Lange hatten wir diesem elementaren Kampf zugesehen und dabei fast nicht bemerkt, dass ein schwarzhäutiger Fischer neben uns seine Angel mit besonderer Eleganz ausgeworfen hatte. Schon nach wenigen Versuchen hatte er Erfolg und legte den Fisch, wohl einen großen Kabeljau, auf den Betonboden. Nach einigen Schrecksekunden begann das Tier, sich hin und her zu winden, dann spannte es seine Muskeln an und sprang immer wieder einige Zentimeter, geformt wie ein Hufeisen, vom Boden hoch. Da der Haken noch in einem der Mundwinkeln steckte, blutete der Fisch aus dem Maul. Seine verzweifelten Sprünge wurden immer seltener, und schließlich gelang ihm der Satz vom Boden nicht mehr, sondern er rutschte nur noch nach vorne und zurück. Ich wollte den endgültigen Todeskampf des Tieres nicht sehen und ging den Kai langsam wieder zurück. Heather hatte schon seit längerem mein Unbehagen bemerkt, und sie schlang ihre Arme um meinen linken Oberarm. Aber ich vermochte ihre Berührung kaum wahrzunehmen.
Nur wenige Worte wechselnd, wanderten wir durch die Straßen der Stadt. An einer Ecke stand einsam ein Angehöriger der Heilsarmee, der, ohne sich aufzudrängen, alle paar Sekunden eine Blechbüchse schüttelte. Passanten eilten schnellen Schritts an ihm vorbei, ein paar starrten leicht gebückt zum Boden, andere fixierten das Ende der Straße. Nahe der steinernen, gekurvten Eisenbahnbrücke erreichten wir wieder den Tweed und sahen erneut Fischer. Einige standen mitten im Fluss und warfen mit Hilfe ihrer Fliegenrute einen Kunstköder aus, andere fingen Fische mittels eines Netzes, das sie zunächst mit einem Boot in die Flussmitte zogen. Sobald sie diese erreicht hatten, ruderten sie etwa zwanzig Meter flussaufwärts und dann wieder zurück ans Ufer. Dort zogen sie gemeinsam das Netz ein und befreiten die gefangenen Lachse von den Maschen. Aber anstatt sie wieder ins Wasser zu werfen, wie der hl. Franz von Assisi es angeblich getan hatte, wurden die wunderschönen Lebewesen auf einen großen Tisch gelegt und von einem der Schleppnetzfischer mit einer langen Holzkeule erschlagen, während dutzende Fischaugen ihn anstarrten und um Mitleid flehten.

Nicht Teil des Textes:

==> flow/design.v (excerpt) <==
module TOP_VIEW#(parameter alu_width =16)
(
  input wire [alu_width-1:0]    A,B,
  input wire                    clk,rst,
  input wire [3:0]              alu_fun,
  output wire                   arith_flag,carry_out,logic_flag,comp_flag,shift_flag,
  output wire [alu_width-1:0]   arith_out,logic_out,comp_out,shift_out
  );
wire                  comp_enable ;
wire                  shift_enable ;
wire                  logic_enable ;
wire                  arith_enable ;
  DECODER_UNIT U_decoder(
  .alu_fun(alu_fun[3:2]),
  .arith_enable(arith_enable),
  .logic_enable(logic_enable),
  .shift_enable(shift_enable),
  .comp_enable(comp_enable)
  );
  ARITHMATIC_UNIT U_arithmatic(
  .A(A),
  .arith_enable(arith_enable),
  .B(B),
  .clk(clk),
  .rst(rst),
  .alu_fun(alu_fun[1:0]),
  .arith_out(arith_out),
  .arith_flag(arith_flag),
  .carry_out(carry_out)
  );
   LOGIC_UNIT U_logic(
  .A(A),
  .logic_enable(logic_enable),
  .B(B),
  .clk(clk),
  .rst(rst),
  .alu_fun(alu_fun[1:0]),
  .logic_out(logic_out),
  .logic_flag(logic_flag)
   );
   comparsion_unit U_comp (
  .A(A),
  .comp_enable(comp_enable),
  .B(B),
  .clk(clk),
  .rst(rst),
  .alu_fun(alu_fun[1:0]),
  .comp_out(comp_out),
  .comp_flag(comp_flag)
  );
  shift_unit U_shift(
  .A(A),
  .shift_enable(shift_enable),
  .B(B),
  .clk(clk),
  .rst(rst),
  .alu_fun(alu_fun[1:0]),
  .shift_out(shift_out),
  .shift_flag(shift_flag)
  );
endmodule
export LEC_CHECK = 0
export CAP_MARGIN = 20
export CELL_PAD_IN_SITES_GLOBAL_PLACEMENT = 2
export CORE_MARGIN = 7
export CORE_UTILIZATION = 60
export SLEW_MARGIN = 20
create_clock -name core_clock -period 36.0 [get_ports {clk}]
run.sh (not shown) runs the stock make flow with config.mk's settings and CLKGATE_MAP_FILE=.
The first run stopped in global placement without I/O.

Einige Lachse waren gewiss einen Meter lang und besaßen riesige Laichhaken. Halb fasziniert, halb angewidert machte ich Heather den Vorschlag, doch weiter flussaufwärts in den Auwald zu gehen. Aber sie hatte dem Tweed schon seit einiger Zeit den Rücken gekehrt und den Weiden zugesehen, wie sie im Wind hin und her wogten, elegant wie riesige Schildkröten, die – langsam in der Strömung treibend – am Meeresgrund grasen.